Compute zigzag structure labels for a single pair.

Source code in src/signalflow/target/structure_labeler.py
def compute_group(self, group_df: pl.DataFrame, data_context: dict[str, Any] | None = None) -> pl.DataFrame:
    """Compute zigzag structure labels for a single pair."""
    if group_df.height == 0:
        return group_df

    if self.price_col not in group_df.columns:
        raise ValueError(f"Missing required column '{self.price_col}'")

    prices = group_df[self.price_col].to_numpy().astype(np.float64)

    # Compute per-bar thresholds using Polars for rolling vol
    if self.min_swing_zscore is not None:
        thresholds = self._adaptive_thresholds(group_df, prices)
    else:
        thresholds = np.full(len(prices), self.min_swing_pct)

    # Run sequential zigzag algorithm
    labels, swing_pcts = self._zigzag(prices, thresholds)

    df = group_df.with_columns(pl.Series(name=self.out_col, values=labels, dtype=pl.Utf8))

    if self.include_meta:
        df = df.with_columns(
            pl.Series(
                name="swing_pct",
                values=swing_pcts.tolist(),
                dtype=pl.Float64,
            )
        )

    if self.mask_to_signals and data_context is not None and "signal_keys" in data_context:
        df = self._apply_signal_mask(df, data_context, group_df)

    return df

Volume Regime Labeler

signalflow.target.volume_labeler.VolumeRegimeLabeler dataclass

VolumeRegimeLabeler(raw_data_type: RawDataType | str = RawDataType.SPOT, signal_category: SignalCategory = SignalCategory.VOLUME_LIQUIDITY, pair_col: str = 'pair', ts_col: str = 'timestamp', keep_input_columns: bool = False, output_columns: list[str] | None = None, filter_signal_type: SignalType | None = None, mask_to_signals: bool = True, out_col: str = 'label', include_meta: bool = False, meta_columns: tuple[str, ...] = ('volume_ratio',), volume_col: str = 'volume', horizon: int = 60, vol_sma_window: int = 1440, spike_threshold: float = 2.0, drought_threshold: float = 0.3)

Bases: Labeler

Label bars by forward volume regime.

Detects volume spikes and droughts by comparing forward average volume to a trailing volume SMA.

Algorithm
  1. Compute trailing volume SMA: rolling_mean(volume, vol_sma_window).
  2. Compute forward volume ratio: mean(volume[t+1 : t+horizon+1]) / trailing_sma[t]
  3. If ratio > spike_threshold -> "abnormal_volume"
  4. If ratio < drought_threshold -> "illiquidity"
  5. Otherwise -> null
Implementation

Uses pure Polars expressions instead of numpy loops for better performance and memory efficiency.

Attributes:

Name Type Description
volume_col str

Volume column. Default: "volume".

horizon int

Number of forward bars. Default: 60.

vol_sma_window int

Trailing SMA window. Default: 1440.

spike_threshold float

Threshold for volume spike. Default: 2.0.

drought_threshold float

Threshold for volume drought. Default: 0.3.

Example
from signalflow.target.volume_labeler import VolumeRegimeLabeler

labeler = VolumeRegimeLabeler(
    horizon=60,
    spike_threshold=2.0,
    drought_threshold=0.3,
    mask_to_signals=False,
)
result = labeler.compute(ohlcv_df)

drought_threshold class-attribute instance-attribute

drought_threshold: float = 0.3

horizon class-attribute instance-attribute

horizon: int = 60

meta_columns class-attribute instance-attribute

meta_columns: tuple[str, ...] = ('volume_ratio',)

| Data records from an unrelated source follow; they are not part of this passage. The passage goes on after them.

### src/rtl/puf_resp_sync.sv
// Multi-flop synchronizer bringing the raw, clock-asynchronous PUF response into clk.
module puf_resp_sync
  import puf_ctrl_pkg::*;
(
  input  logic clk,
  input  logic rst,
  input  logic d,
  output logic q
);

  logic [SYNC_DEPTH-1:0] sync_sr;

  always_ff @(posedge clk or negedge rst) begin
    if (!rst) sync_sr <= '0;
    else      sync_sr <= {sync_sr[SYNC_DEPTH-2:0], d};
  end

  assign q = sync_sr[SYNC_DEPTH-1];

endmodule

### src/rtl/puf_challenge_sequencer.sv
// Runs VOTES clear/launch/sample evaluations of an arbiter PUF per accepted challenge
// and returns the majority bit plus an all-agree stability flag.
module puf_challenge_sequencer
  import puf_ctrl_pkg::*;
#(
  parameter int CH_W       = CH_W_DEF,
  parameter int SETTLE_CYC = SETTLE_CYC_DEF,
  parameter int VOTES      = VOTES_DEF,
  parameter int CNT_W      = CNT_W_DEF
) (
  input  logic            clk,
  input  logic            rst,
  input  logic            req_valid,
  output logic            req_ready,
  input  logic [CH_W-1:0] req_ch,
  output logic            rsp_valid,
  input  logic            rsp_ready,
  output logic            rsp_bit,
  output logic            rsp_stable,
  output logic [CH_W-1:0] puf_ch,
  output logic            puf_launch,
  output logic            puf_arb_rst,
  input  logic            puf_resp,
  output logic            busy
);

  localparam logic [7:0]       TMR_LOAD = 8'(SETTLE_CYC - 1);
  localparam logic [CNT_W-1:0] VOTES_C  = CNT_W'(VOTES);
  localparam logic [CNT_W-1:0] HALF_C   = CNT_W'(VOTES / 2);

  state_t           state, state_nxt;
  logic [7:0]       phase_tmr;
  logic [CNT_W-1:0] vote_cnt, ones_cnt, vote_inc;
  logic             resp_sync, accept, launch_nxt;

  puf_resp_sync u_resp_sync (
    .clk (clk),
    .rst (rst),
    .d   (puf_resp),
    .q   (resp_sync)
  );

  assign req_ready = (state == S_IDLE);
  assign busy      = (state != S_IDLE);
  assign accept    = req_valid && req_ready;
  assign vote_inc  = vote_cnt + CNT_W'(1);

  always_comb begin
    state_nxt = state;
    case (state)
      S_IDLE:   if (accept) state_nxt = S_CLEAR;
      S_CLEAR:  if (phase_tmr == 8'd0) state_nxt = S_LAUNCH;
      S_LAUNCH: if (phase_tmr == 8'd0) state_nxt = S_SAMPLE;
      S_SAMPLE: state_nxt = (vote_inc == VOTES_C) ? S_DONE : S_CLEAR;
      S_DONE:   if (rsp_valid && rsp_ready) state_nxt = S_IDLE;
      default:  state_nxt = S_IDLE;
    endcase
    // Launch/arbiter-clear are registered from the next state so they track it glitch-free.
    launch_nxt = (state_nxt == S_LAUNCH) || (state_nxt == S_SAMPLE);
  end

  always_ff @(posedge clk or negedge rst) begin
    if (!rst) begin
      state       <= S_IDLE;
      puf_launch  <= 1'b0;
      puf_arb_rst <= 1'b1;
    end else begin
      state       <= state_nxt;
      puf_launch  <= launch_nxt;
      puf_arb_rst <= ~launch_nxt;
    end
  end

  always_ff @(posedge clk or negedge rst) begin
    if (!rst) begin
      phase_tmr  <= '0;
      vote_cnt   <= '0;
      ones_cnt   <= '0;
      puf_ch     <= '0;
      rsp_valid  <= 1'b0;
      rsp_bit    <= 1'b0;
      rsp_stable <= 1'b0;
    end else begin
      if ((state_nxt != state) && ((state_nxt == S_CLEAR) || (state_nxt == S_LAUNCH)))
        phase_tmr <= TMR_LOAD;
      else if (phase_tmr != 8'd0)
        phase_tmr <= phase_tmr - 8'd1;

      if (accept) begin
        puf_ch   <= req_ch;
        vote_cnt <= '0;
        ones_cnt <= '0;
      end else if (state == S_SAMPLE) begin
        vote_cnt <= vote_inc;
        ones_cnt <= ones_cnt + CNT_W'(resp_sync);
      end

      // First DONE cycle resolves the vote; the result then holds until the handshake.
      if (state == S_DONE) begin
        if (!rsp_valid) begin
          rsp_valid  <= 1'b1;
          rsp_bit    <= (ones_cnt > HALF_C);
          rsp_stable <= (ones_cnt == '0) || (ones_cnt == VOTES_C);
        end else if (rsp_ready) begin
          rsp_valid  <= 1'b0;
        end
      end
    end
  end

endmodule

### config.mk
export PLATFORM = sky130hd
export DESIGN_NAME = puf_challenge_sequencer
export DESIGN_NICKNAME = d
export VERILOG_FILES = /design/src/rtl/puf_ctrl_pkg.sv /design/src/rtl/puf_resp_sync.sv /design/src/rtl/puf_challenge_sequencer.sv
export SDC_FILE = /design/constraint.sdc
export NUM_CORES = 1
export LEC_CHECK = 0
export ABC_CLOCK_PERIOD_IN_PS = 2500
export CORE_ASPECT_RATIO = 0.8
export CORE_MARGIN = 5
export CORE_UTILIZATION = 60
export DETAILED_ROUTE_END_ITERATION = 16
export DONT_BUFFER_PORTS = 1
export PLACE_DENSITY = 0.86
export SYNTH_ARGS = -nofsm -noshare
export SYNTH_HDL_FRONTEND = slang
export SYNTH_SLANG_ARGS = --single-unit
export TNS_END_PERCENT = 5
### constraint.sdc
create_clock -name clk -period 2.5 [get_ports clk]
set_input_delay 0.125 -clock clk [delete_from_list [all_inputs] [get_ports clk]]
set_output_delay 0.125 -clock clk [all_outputs]
set_load 0.02 [all_outputs]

signal_category class-attribute instance-attribute

signal_category: SignalCategory = VOLUME_LIQUIDITY

spike_threshold class-attribute instance-attribute

spike_threshold: float = 2.0

vol_sma_window class-attribute instance-attribute

vol_sma_window: int = 1440

volume_col class-attribute instance-attribute

volume_col: str = 'volume'

__post_init__

__post_init__() -> None
Source code in src/signalflow/target/volume_labeler.py
def __post_init__(self) -> None:
    if self.horizon <= 0:
        raise ValueError("horizon must be > 0")
    if self.vol_sma_window <= 0:
        raise ValueError("vol_sma_window must be > 0")
    if self.drought_threshold >= self.spike_threshold:
        raise ValueError(
            f"drought_threshold ({self.drought_threshold}) must be < spike_threshold ({self.spike_threshold})"
        )

    cols = [self.out_col]
    if self.include_meta:
        cols += list(self.meta_columns)
    self.output_columns = cols

compute_group

compute_group(group_df: DataFrame, data_context: dict[str, Any] | None = None) -> pl.DataFrame

Compute volume regime labels for a single pair.

Parameters:

Name Type Description Default
group_df DataFrame

Single pair data sorted by timestamp.

required
data_context dict[str, Any] | None

Optional additional context.

None

Returns:

Type Description
DataFrame

DataFrame with same row count, plus label and optional meta columns.

Source code in src/signalflow/target/volume_labeler.py
def compute_group(self, group_df: pl.DataFrame, data_context: dict[str, Any] | None = None) -> pl.DataFrame:
    """Compute volume regime labels for a single pair.

    Args:
        group_df: Single pair data sorted by timestamp.
        data_context: Optional additional context.

    Returns:
        DataFrame with same row count, plus label and optional meta columns.
    """
    if group_df.height == 0:
        return group_df

    if self.volume_col not in group_df.columns:
        raise ValueError(f"Missing required column '{self.volume_col}'")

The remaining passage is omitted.